Still there is reason to be optimistic. Scientists like Glassley believe further technological developments will eventually overcome all geographical limitations to geothermal energy production and make the process more cost-effective.27
Such a day is likely decades away at the moment, but in the near term, the price of geothermal energy has been falling. That’s thanks in part to tax incentives and government mandates for renewable energy.28 According to the Congressional Research Service, financial incentives for renewable energy accounted for 65.2 percent of all federal tax-related support for the energy sector in 2017, whereas only 25.8 percent of tax-related support went to the fossil fuel industry.29
Yellowstone’s Grand Prismatic Spring, the largest hot spring in the U.S.; Source: Wikipedia
That’s a heartening trend, but we can only count on it to continue if we, as a public, make it clear that renewable energy is what we want.

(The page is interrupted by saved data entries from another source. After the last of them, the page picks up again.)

$ cat config.mk
export PLATFORM = sky130hd
export DESIGN_NAME = imm_ext_pipe
export DESIGN_NICKNAME = d
export VERILOG_FILES = /design/src/rtl/imm_ext_pipe.sv
export SDC_FILE = /design/constraint.sdc
export NUM_CORES = 1
export LEC_CHECK = 0
export CAP_MARGIN = 20
export CELL_PAD_IN_SITES_DETAIL_PLACEMENT = 2
export CELL_PAD_IN_SITES_GLOBAL_PLACEMENT = 2
export CORE_MARGIN = 1.5
export CORE_UTILIZATION = 34
export CTS_CLUSTER_SIZE = 16
export DETAILED_ROUTE_END_ITERATION = 16
export HOLD_SLACK_MARGIN = 0.1
export PLACE_DENSITY = 0.86
export SYNTH_ARGS = -nofsm -noshare
export SYNTH_HDL_FRONTEND = slang
export SYNTH_SLANG_ARGS = --single-unit
$ cat constraint.sdc
create_clock -name clk -period 4.8 [get_ports clk]
set_input_delay 1.2 -clock clk [delete_from_list [all_inputs] [get_ports clk]]
set_output_delay 1.2 -clock clk [all_outputs]
set_load 0.02 [all_outputs]
$ cat src/rtl/imm_ext_pipe.sv
// rtl/imm_ext_pipe.sv - two-stage valid/ready immediate sign/zero extender with optional negation.
// Optional IMM_EXT_NEG_SAT_EN: saturate negation overflow and flag out-of-range zext results.
module imm_ext_pipe #(
  parameter int IN_W  = 12,
  parameter int OUT_W = 32,
  parameter int CNT_W = 16
) (
  input  logic             clk,
  input  logic             rst_n,
  input  logic             in_valid,
  output logic             in_ready,
  input  logic [IN_W-1:0]  in_imm,
  input  logic [1:0]       in_mode,
  output logic             out_valid,
  input  logic             out_ready,
  output logic [OUT_W-1:0] out_data,
  output logic             out_ovf,
  output logic [CNT_W-1:0] out_cnt
);

  localparam logic [OUT_W-1:0] MIN_NEG = {1'b1, {(OUT_W-1){1'b0}}};
  localparam logic [OUT_W-1:0] MAX_POS = ~MIN_NEG;

  logic             s1_valid;
  logic             s1_neg;
  logic [OUT_W-1:0] s1_ext;
  logic             s1_ld;
  logic             s2_ld;
  logic [OUT_W-1:0] ext_d;
  logic [OUT_W-1:0] neg_val;
  logic [OUT_W-1:0] res_d;

  assign s2_ld    = !out_valid | out_ready;
  assign s1_ld    = !s1_valid | s2_ld;
  assign in_ready = s1_ld;

  always_comb begin
    ext_d = in_mode[0] ? OUT_W'(in_imm) : OUT_W'($signed(in_imm));
  end

  assign neg_val = ~s1_ext + OUT_W'(1);

  always_ff @(posedge clk or negedge rst_n) begin
    if (!rst_n) begin
      s1_valid <= 1'b0;
      s1_neg   <= 1'b0;
      s1_ext   <= '0;
    end else if (s1_ld) begin
      s1_valid <= in_valid;
      if (in_valid) begin
        s1_ext <= ext_d;
        s1_neg <= in_mode[1];
      end
    end
  end

`ifdef IMM_EXT_NEG_SAT_EN
  logic s1_zext;
  logic ovf_d;

  always_ff @(posedge clk or negedge rst_n) begin
    if (!rst_n) begin
      s1_zext <= 1'b0;
    end else if (s1_ld && in_valid) begin
      s1_zext <= in_mode[0];
    end
  end

  // Only ext == 100..0 can overflow on negation; a full-width zext with MSB set is out of signed range.
  always_comb begin
    res_d = s1_neg ? neg_val : s1_ext;
    ovf_d = 1'b0;
    if (s1_neg && (s1_ext == MIN_NEG)) begin
      res_d = MAX_POS;
      ovf_d = 1'b1;
    end
    if ((IN_W == OUT_W) && s1_zext && s1_ext[OUT_W-1]) begin
      ovf_d = 1'b1;
    end
  end

  always_ff @(posedge clk or negedge rst_n) begin
    if (!rst_n) begin
      out_ovf <= 1'b0;
    end else if (s2_ld && s1_valid) begin
      out_ovf <= ovf_d;
    end
  end
`else
  always_comb begin
    res_d = s1_neg ? neg_val : s1_ext;
  end

  assign out_ovf = 1'b0;
`endif

  always_ff @(posedge clk or negedge rst_n) begin
    if (!rst_n) begin
      out_valid <= 1'b0;
      out_data  <= '0;
    end else if (s2_ld) begin
      out_valid <= s1_valid;
      if (s1_valid) begin
        out_data <= res_d;
      end
    end
  end

  always_ff @(posedge clk or negedge rst_n) begin
    if (!rst_n) begin
      out_cnt <= '0;
    end else if (out_valid && out_ready) begin
      out_cnt <= out_cnt + CNT_W'(1);
    end
  end

endmodule

==> flow_summary_export.csv <==
group,metric,value,unit
final_layout,area_growth,34.42,%
die,die_x,94.44,µm
final_layout,stdcell_count,428,
clock_network,cts_tree,"done",
die,core_area,8175,µm²
worst_setup_path,startpoint_type,"primary input",
clock_network,cts_hold_buf,0,
clock_network,cts.clk_slew.worst_paths,70,ps
worst_setup_path,end_kind,"primary output",
status,status,"completed",
synth,yosysUniqueCellTypes,40,
final_layout,multiInputGateArea,1186,µm²
route,first_pass_iters,4,
route,wl,7105,µm
clock_network,clk_latency,340,ps
final_layout,final-seq-area,1577,µm²
placed_design,post-dp-hpwl,5077,µm
timing,period_share,0.7852,
route,ant_nets,0,
final_layout,layout-drive-gt1-share,0.1115,
synth,syn_inst,249,
route,wl_per_cell,16.60,µm
synth,syn_nets,273,
global_routing,antenna_found_initial,0,
worst_setup_path,crit_family,"buffers and inverters",
timing,maxSlewViolCount,0,
global_routing,grt-ovfl-total,0,
timing,rsz0062_at_grt,"no",
worst_setup_path,critPathMaxStageDelay,630,ps
global_routing,grt_pass1_vias,2317,
die,die-area,8919,µm²
final_layout,fill_cells,848,
route,drt-vias-per-instance,4.904,
worst_setup_path,cp.required,3600,ps
placed_design,port_buffers,67,
clock_network,cts_resized,0,
clock_network,cts-htree-levels,3,
clock_network,clock-sinks,63,
worst_setup_path,reg2reg_slack,2520,ps
route,drtIter0Drc,55,
synth,syn_avg_cell_area,11.42,µm²
worst_setup_path,worstPathArrival,2570,ps
clock_network,cts_buffers,9,
synth,ys_warn_count,0,
worst_setup_path,path_cells,"clkdlybuf4s50_1 > nand3b_1 > clkdlybuf4s50_1",
power,cellLeakagePower,1.631,nW
route,via_count,2099,
power,power.total,0.001864,W
power,peakVddDrop,177.6,µV
timing,finalCriticalPeriod,3769,ps
placed_design,dp_cells,412,
worst_setup_path,crit_top_cell,"clkdlybuf4s50_1",
placed_design,place_congestion,0.7745,
run,max_cap_violations,0,
worst_setup_path,critPathSlowestCell,"clkdlybuf4s50_1",
final_layout,insertedDiodeCount,0,
global_routing,grt_max_degree,44,
timing,max_slew_margin,0.4754,
die,ios,69,
clock_network,root_buffer,"clkbuf_8",
clock_network,post-cts-setup-buffers,0,
timing,worst_pin_slew,786.9,ps
hold_path,hold_class,"flop to flop",
synth,syn_area,2843,µm²
die,initial_core_util,0.3477,
synth,synth_seq_cells,63,
worst_setup_path,criticalPathCategory,"primary input to primary output",
clock_network,clockBufferDepth,2,
die,die_h,94.44,µm
power,p_per_area,487.7,nW/µm²
route,drc,0,
global_routing,grt_pass1_wl,11890,µm
timing,skew,8.051,ps
die,rows,33,
worst_setup_path,crit_buf_inv,2,
worst_setup_path,cp_max_fo,6,
timing,setup-tns-final,0,ps
timing,setup_violations,0,
synth,synth_seq_area_share,0.5546,
global_routing,grt_usage,0.1764,
timing,max_freq,265.3,MHz
final_layout,final_nets,342,
timing,hold_viol,0,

The U.S.’s current presidential administration has repeatedly attempted to end subsidies for renewables.30 Curtailed government financial support could hamper necessary efforts to further develop geothermal technology.
Which is not to say that only doom and gloom await the nascent geothermal energy industry. Rather, as with other efforts to create more sustainable ways of living, we all need to pitch in however we can, whether that means supporting local geothermal projects or calling our representatives to voice our concerns.
One of the world’s most powerful renewable energy resources is the world itself. We just need to direct our own energy and imagination to use it.